Start of Exercise materials

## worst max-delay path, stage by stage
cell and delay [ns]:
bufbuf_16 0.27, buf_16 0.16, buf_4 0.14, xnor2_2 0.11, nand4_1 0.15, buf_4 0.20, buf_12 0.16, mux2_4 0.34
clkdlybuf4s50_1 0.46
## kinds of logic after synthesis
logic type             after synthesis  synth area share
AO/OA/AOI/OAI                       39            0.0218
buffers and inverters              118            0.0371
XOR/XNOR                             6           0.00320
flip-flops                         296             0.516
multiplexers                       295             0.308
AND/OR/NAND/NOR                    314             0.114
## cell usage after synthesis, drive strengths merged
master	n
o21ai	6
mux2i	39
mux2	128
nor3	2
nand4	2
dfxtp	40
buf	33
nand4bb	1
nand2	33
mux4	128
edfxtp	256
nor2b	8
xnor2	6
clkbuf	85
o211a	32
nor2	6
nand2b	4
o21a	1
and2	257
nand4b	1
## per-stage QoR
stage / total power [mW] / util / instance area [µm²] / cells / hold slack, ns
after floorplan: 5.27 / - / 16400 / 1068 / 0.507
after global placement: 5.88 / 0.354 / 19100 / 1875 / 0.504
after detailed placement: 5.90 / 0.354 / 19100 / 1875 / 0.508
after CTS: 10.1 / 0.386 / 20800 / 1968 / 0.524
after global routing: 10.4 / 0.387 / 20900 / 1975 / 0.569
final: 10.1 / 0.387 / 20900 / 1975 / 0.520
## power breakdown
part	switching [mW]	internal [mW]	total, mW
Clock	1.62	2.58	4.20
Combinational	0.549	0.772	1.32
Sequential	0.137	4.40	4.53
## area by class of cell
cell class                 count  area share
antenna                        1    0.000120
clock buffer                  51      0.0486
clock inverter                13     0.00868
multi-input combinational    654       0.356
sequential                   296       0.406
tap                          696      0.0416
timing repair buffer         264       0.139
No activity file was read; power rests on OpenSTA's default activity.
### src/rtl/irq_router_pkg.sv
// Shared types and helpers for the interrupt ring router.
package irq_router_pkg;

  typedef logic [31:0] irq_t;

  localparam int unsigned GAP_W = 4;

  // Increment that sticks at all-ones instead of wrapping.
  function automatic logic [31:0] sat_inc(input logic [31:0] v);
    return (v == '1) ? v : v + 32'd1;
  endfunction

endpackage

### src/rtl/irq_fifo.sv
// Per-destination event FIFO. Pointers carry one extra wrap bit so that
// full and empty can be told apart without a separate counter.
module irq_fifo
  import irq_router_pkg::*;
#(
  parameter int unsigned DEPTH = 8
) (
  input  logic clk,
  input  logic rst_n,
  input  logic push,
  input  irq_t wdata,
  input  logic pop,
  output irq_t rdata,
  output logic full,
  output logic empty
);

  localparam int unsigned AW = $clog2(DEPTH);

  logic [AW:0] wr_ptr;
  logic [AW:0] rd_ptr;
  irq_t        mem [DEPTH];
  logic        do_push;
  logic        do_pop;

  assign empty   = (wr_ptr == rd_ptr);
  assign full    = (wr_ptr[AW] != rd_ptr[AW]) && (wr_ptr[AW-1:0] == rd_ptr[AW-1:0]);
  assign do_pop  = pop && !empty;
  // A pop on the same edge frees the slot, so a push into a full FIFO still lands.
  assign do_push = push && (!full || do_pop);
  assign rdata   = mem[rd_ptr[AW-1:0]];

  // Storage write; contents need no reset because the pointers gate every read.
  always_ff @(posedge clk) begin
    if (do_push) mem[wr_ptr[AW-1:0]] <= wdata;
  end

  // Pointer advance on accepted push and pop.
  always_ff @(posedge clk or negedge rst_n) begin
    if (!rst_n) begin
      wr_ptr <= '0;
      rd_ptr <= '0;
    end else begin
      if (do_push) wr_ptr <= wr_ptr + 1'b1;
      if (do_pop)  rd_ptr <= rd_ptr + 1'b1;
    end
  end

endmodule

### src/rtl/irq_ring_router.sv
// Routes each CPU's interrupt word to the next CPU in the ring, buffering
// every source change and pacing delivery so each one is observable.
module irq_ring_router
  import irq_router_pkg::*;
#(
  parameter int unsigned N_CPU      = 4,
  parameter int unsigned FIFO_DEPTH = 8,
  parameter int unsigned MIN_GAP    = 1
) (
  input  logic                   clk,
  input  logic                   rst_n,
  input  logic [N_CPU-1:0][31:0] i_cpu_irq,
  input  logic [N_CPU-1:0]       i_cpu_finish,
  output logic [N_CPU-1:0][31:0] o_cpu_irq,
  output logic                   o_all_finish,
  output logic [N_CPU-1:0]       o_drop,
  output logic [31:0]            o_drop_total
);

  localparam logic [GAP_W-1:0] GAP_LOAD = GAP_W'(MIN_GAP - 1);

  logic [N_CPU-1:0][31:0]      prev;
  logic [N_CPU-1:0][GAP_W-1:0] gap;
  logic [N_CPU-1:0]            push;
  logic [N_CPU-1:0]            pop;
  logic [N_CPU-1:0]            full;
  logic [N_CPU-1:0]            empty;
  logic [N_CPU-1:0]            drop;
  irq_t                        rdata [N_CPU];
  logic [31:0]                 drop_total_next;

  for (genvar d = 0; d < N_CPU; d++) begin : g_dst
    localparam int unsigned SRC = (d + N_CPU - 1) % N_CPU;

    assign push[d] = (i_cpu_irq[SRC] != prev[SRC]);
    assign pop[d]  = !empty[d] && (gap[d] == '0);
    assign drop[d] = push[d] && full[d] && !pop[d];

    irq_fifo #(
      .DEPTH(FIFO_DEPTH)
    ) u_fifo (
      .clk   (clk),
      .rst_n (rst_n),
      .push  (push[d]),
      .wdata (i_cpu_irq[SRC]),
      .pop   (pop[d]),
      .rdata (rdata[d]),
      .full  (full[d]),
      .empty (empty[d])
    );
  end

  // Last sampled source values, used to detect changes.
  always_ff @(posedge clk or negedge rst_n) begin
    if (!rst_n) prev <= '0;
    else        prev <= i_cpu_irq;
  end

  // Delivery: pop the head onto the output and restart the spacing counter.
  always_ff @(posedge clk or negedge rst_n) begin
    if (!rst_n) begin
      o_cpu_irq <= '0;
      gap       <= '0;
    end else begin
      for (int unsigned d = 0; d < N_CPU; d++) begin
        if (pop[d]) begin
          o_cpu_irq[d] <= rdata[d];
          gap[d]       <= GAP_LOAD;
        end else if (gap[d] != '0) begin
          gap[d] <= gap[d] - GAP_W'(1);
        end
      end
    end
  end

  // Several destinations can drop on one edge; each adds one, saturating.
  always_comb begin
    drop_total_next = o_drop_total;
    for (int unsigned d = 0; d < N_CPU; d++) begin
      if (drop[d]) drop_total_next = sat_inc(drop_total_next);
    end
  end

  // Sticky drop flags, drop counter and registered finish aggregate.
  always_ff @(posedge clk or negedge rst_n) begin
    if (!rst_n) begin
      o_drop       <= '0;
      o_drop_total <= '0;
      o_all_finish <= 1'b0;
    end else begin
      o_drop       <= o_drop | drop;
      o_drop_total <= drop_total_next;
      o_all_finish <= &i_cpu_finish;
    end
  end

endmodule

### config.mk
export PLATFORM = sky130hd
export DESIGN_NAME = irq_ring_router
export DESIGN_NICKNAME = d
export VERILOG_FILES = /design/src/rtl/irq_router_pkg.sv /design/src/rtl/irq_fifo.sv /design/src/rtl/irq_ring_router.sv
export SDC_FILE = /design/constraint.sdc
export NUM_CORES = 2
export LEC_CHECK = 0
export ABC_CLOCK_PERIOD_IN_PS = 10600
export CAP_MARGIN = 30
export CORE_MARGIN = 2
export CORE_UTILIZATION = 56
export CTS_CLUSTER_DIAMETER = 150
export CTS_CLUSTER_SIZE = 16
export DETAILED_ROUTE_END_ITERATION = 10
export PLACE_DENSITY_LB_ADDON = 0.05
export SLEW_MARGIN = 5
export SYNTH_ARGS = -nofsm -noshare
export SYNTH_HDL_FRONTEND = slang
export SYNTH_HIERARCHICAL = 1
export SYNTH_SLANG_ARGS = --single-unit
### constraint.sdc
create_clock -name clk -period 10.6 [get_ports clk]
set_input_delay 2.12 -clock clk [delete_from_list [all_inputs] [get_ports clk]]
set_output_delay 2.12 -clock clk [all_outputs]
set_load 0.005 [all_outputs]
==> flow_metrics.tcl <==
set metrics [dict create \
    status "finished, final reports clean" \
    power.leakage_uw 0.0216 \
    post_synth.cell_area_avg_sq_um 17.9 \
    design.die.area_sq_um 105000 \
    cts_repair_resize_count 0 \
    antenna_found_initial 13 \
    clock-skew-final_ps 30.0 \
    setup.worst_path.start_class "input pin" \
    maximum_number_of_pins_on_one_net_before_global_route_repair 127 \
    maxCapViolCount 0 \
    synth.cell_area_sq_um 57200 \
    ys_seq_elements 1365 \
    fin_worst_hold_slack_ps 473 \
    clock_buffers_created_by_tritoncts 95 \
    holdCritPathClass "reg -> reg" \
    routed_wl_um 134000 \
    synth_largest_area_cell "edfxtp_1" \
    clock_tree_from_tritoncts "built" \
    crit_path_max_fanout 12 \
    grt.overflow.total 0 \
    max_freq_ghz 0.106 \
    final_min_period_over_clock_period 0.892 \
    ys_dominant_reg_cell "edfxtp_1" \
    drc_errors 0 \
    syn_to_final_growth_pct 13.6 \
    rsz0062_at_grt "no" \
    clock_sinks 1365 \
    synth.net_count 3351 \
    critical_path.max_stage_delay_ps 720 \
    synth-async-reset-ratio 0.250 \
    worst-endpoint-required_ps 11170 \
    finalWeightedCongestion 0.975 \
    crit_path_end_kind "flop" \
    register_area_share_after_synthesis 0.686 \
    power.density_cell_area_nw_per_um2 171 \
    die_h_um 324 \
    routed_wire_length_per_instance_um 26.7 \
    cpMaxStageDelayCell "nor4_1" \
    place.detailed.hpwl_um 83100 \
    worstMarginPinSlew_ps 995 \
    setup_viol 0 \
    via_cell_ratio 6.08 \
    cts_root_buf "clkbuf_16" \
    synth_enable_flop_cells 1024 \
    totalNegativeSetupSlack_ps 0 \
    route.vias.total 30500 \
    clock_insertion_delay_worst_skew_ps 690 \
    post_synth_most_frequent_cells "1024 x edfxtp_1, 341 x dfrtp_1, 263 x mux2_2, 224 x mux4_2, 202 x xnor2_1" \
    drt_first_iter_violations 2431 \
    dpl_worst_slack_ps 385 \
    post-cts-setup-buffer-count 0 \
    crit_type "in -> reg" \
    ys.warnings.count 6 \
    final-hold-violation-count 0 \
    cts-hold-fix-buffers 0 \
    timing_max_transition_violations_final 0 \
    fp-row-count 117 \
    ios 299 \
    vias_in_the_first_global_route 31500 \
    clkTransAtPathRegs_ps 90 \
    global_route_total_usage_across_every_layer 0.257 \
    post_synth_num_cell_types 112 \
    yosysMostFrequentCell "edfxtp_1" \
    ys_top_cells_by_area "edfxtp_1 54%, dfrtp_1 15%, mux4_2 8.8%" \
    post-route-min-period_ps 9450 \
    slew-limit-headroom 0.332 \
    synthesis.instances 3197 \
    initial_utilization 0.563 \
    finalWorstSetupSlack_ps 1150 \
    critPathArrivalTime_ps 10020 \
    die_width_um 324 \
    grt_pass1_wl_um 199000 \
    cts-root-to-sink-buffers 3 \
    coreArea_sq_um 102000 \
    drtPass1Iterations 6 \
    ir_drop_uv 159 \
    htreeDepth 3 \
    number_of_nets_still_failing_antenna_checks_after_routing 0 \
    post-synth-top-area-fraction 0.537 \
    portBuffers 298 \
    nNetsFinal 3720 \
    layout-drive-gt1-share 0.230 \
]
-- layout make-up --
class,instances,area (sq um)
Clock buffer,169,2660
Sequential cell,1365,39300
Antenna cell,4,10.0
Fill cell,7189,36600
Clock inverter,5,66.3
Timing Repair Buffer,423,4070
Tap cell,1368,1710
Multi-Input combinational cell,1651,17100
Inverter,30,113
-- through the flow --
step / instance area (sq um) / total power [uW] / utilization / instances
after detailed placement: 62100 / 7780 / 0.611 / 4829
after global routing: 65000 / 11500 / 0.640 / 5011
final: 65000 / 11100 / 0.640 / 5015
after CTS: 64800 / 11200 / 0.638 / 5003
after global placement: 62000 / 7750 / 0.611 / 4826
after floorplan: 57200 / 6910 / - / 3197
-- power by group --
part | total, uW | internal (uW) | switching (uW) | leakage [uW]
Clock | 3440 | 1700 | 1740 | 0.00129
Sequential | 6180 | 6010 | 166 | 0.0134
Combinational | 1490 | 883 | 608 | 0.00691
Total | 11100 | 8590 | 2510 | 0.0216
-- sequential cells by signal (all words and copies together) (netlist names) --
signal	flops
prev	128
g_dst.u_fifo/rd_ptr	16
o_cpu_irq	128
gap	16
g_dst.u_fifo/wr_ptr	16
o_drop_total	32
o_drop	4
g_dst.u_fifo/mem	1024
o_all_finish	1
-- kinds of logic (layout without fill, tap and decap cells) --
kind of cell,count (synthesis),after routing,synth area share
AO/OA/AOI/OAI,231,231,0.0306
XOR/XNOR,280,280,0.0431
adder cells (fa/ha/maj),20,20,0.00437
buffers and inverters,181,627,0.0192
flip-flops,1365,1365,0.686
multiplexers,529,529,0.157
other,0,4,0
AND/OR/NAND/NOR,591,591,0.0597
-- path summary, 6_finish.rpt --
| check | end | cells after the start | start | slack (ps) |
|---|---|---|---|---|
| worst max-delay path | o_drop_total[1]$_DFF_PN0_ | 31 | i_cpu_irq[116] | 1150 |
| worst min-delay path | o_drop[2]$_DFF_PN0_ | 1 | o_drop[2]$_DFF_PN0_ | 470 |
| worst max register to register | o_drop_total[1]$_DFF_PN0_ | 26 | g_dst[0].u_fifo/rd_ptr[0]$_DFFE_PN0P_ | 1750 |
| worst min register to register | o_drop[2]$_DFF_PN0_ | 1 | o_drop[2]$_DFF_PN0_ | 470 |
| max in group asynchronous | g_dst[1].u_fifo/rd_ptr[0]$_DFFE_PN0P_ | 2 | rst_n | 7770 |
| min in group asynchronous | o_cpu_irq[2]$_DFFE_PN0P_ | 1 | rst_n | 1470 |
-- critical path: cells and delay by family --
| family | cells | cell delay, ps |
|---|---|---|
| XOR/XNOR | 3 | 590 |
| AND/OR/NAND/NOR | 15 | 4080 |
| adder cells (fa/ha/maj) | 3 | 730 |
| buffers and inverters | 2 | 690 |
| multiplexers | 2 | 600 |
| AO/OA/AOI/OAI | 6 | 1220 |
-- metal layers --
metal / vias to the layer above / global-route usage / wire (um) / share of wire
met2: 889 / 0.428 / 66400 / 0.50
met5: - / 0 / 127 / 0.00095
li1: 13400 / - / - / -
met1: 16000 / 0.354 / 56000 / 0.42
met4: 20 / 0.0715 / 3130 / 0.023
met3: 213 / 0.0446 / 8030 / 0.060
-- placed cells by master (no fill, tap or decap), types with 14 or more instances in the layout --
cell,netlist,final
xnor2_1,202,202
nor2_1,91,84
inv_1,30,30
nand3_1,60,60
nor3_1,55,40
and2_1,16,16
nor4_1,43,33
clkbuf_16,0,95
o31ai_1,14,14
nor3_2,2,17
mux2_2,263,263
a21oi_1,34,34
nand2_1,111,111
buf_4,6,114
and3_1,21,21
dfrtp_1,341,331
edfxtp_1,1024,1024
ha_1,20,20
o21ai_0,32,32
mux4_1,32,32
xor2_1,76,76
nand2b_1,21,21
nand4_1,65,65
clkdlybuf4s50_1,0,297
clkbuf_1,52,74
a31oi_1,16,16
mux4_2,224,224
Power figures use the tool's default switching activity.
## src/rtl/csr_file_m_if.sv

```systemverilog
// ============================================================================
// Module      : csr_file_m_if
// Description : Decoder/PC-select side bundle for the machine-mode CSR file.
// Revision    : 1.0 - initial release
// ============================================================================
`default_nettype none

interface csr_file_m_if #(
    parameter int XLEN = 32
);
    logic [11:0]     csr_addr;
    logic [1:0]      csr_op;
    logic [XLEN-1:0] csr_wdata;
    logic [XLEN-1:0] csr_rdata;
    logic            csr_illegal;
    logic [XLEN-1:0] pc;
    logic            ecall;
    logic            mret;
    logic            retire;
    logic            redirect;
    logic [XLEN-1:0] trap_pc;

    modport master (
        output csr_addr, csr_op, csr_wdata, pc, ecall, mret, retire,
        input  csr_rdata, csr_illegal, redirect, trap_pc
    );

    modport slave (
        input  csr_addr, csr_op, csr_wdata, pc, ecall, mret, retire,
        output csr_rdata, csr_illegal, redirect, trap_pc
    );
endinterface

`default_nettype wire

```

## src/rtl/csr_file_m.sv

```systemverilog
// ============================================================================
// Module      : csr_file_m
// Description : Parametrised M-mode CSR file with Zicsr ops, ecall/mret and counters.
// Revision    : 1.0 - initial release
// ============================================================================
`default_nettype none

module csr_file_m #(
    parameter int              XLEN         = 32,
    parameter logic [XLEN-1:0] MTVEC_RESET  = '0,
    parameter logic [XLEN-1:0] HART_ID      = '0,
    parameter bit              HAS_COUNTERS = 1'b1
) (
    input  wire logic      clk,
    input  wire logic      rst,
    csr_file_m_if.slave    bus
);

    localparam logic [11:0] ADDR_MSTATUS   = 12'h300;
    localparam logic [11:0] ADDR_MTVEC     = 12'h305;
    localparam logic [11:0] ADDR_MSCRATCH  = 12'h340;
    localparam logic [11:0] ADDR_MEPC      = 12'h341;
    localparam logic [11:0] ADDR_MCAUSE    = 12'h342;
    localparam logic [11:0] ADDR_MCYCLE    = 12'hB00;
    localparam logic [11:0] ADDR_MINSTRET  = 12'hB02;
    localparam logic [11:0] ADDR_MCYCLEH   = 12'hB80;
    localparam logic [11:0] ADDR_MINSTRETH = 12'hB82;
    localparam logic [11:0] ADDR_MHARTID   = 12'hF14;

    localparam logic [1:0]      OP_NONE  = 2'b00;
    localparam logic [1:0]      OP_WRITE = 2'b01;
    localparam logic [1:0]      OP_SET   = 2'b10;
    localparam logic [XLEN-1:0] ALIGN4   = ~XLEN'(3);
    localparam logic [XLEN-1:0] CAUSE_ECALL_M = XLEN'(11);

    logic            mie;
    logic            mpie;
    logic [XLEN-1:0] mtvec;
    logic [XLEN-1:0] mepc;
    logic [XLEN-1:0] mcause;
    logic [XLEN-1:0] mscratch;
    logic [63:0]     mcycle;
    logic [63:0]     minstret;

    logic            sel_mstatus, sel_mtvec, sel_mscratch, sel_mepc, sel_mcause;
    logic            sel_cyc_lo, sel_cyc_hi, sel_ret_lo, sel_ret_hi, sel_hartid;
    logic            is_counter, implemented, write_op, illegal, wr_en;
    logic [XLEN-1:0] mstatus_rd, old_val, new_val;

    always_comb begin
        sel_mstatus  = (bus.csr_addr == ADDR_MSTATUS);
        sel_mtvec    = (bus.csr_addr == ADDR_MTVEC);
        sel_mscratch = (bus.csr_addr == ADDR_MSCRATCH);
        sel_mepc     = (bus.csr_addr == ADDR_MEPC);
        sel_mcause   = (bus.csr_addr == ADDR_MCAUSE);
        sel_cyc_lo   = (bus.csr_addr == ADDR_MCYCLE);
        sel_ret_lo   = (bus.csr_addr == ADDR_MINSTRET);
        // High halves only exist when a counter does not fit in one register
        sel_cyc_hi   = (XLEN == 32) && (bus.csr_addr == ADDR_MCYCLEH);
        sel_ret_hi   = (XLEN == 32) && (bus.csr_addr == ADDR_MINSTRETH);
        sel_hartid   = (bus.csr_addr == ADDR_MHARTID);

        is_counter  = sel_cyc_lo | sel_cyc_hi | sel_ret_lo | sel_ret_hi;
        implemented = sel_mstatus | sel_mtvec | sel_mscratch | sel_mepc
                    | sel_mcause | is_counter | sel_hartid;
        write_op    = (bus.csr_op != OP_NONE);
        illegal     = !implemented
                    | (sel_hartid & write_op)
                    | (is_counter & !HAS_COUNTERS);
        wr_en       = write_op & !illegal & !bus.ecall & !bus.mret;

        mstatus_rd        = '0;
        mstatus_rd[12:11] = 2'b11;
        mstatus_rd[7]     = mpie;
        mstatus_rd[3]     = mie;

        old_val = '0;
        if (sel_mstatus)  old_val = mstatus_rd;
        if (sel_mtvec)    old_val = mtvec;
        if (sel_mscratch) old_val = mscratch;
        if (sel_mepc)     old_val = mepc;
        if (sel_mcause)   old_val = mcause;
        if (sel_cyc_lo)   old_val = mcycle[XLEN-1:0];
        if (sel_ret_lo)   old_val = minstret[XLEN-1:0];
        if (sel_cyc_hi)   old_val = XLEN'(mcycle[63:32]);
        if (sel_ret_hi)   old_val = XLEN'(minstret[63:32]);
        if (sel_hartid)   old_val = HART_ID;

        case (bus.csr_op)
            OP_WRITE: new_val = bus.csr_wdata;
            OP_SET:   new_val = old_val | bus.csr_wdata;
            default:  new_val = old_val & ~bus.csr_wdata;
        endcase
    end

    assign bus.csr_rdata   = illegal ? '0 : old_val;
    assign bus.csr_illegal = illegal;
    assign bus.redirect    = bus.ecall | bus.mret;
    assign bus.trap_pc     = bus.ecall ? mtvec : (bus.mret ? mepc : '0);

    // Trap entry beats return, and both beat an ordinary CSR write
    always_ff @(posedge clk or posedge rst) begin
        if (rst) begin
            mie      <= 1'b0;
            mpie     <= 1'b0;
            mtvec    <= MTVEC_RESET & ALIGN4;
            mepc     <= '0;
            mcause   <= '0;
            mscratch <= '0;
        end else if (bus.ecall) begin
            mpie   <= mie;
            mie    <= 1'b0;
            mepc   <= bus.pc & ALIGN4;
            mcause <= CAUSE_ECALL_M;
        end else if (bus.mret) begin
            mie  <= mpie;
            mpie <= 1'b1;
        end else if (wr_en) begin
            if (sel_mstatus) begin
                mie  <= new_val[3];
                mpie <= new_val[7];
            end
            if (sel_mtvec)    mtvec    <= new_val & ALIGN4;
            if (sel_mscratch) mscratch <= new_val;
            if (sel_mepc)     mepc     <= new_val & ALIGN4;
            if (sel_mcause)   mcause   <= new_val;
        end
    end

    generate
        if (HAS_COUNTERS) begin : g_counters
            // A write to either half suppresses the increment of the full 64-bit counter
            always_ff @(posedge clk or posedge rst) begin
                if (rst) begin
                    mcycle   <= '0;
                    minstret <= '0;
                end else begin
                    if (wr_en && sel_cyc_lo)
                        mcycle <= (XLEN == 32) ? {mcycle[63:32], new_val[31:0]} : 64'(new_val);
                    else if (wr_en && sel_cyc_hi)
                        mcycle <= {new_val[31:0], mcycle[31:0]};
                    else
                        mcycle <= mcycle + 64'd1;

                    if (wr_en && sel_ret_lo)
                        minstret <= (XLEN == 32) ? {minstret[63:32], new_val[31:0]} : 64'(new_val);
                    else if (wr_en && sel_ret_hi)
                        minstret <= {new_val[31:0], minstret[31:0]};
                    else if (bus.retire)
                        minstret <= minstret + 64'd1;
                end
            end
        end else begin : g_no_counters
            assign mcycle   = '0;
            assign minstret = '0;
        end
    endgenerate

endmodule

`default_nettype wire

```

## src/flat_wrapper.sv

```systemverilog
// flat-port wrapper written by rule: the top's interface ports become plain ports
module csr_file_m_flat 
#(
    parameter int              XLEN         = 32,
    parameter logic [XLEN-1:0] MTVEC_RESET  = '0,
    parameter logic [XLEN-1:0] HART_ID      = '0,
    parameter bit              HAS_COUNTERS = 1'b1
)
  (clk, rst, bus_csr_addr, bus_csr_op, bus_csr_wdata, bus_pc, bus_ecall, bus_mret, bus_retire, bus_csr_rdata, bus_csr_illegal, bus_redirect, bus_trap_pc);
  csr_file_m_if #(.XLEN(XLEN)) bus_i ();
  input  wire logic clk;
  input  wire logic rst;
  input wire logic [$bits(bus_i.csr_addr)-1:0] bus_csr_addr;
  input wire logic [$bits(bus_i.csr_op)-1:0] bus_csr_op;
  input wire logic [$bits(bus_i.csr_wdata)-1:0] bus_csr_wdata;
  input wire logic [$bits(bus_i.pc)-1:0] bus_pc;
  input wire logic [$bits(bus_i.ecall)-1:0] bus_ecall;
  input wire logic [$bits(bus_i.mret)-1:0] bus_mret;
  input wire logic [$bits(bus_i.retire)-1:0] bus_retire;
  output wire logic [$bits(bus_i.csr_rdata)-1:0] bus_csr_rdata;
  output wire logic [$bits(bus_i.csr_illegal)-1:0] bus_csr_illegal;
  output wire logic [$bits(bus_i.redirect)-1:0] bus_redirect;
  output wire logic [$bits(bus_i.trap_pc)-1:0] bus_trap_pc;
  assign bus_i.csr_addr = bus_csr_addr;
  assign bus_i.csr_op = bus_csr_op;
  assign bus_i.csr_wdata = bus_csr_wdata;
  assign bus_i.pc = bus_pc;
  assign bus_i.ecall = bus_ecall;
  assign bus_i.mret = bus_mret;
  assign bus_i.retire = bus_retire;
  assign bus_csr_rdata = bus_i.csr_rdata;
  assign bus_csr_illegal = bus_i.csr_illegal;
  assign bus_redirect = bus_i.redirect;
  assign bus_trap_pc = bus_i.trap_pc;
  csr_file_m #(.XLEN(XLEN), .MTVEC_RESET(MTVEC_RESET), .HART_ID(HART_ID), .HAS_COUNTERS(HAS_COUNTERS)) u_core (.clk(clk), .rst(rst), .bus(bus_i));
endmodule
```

End of Exercise materials

(What you have to do): For every line of the records that has the word "adder" in it, make a copy.

(Result of the task):
adder cells (fa/ha/maj),20,20,0.00437
| adder cells (fa/ha/maj) | 3 | 730 |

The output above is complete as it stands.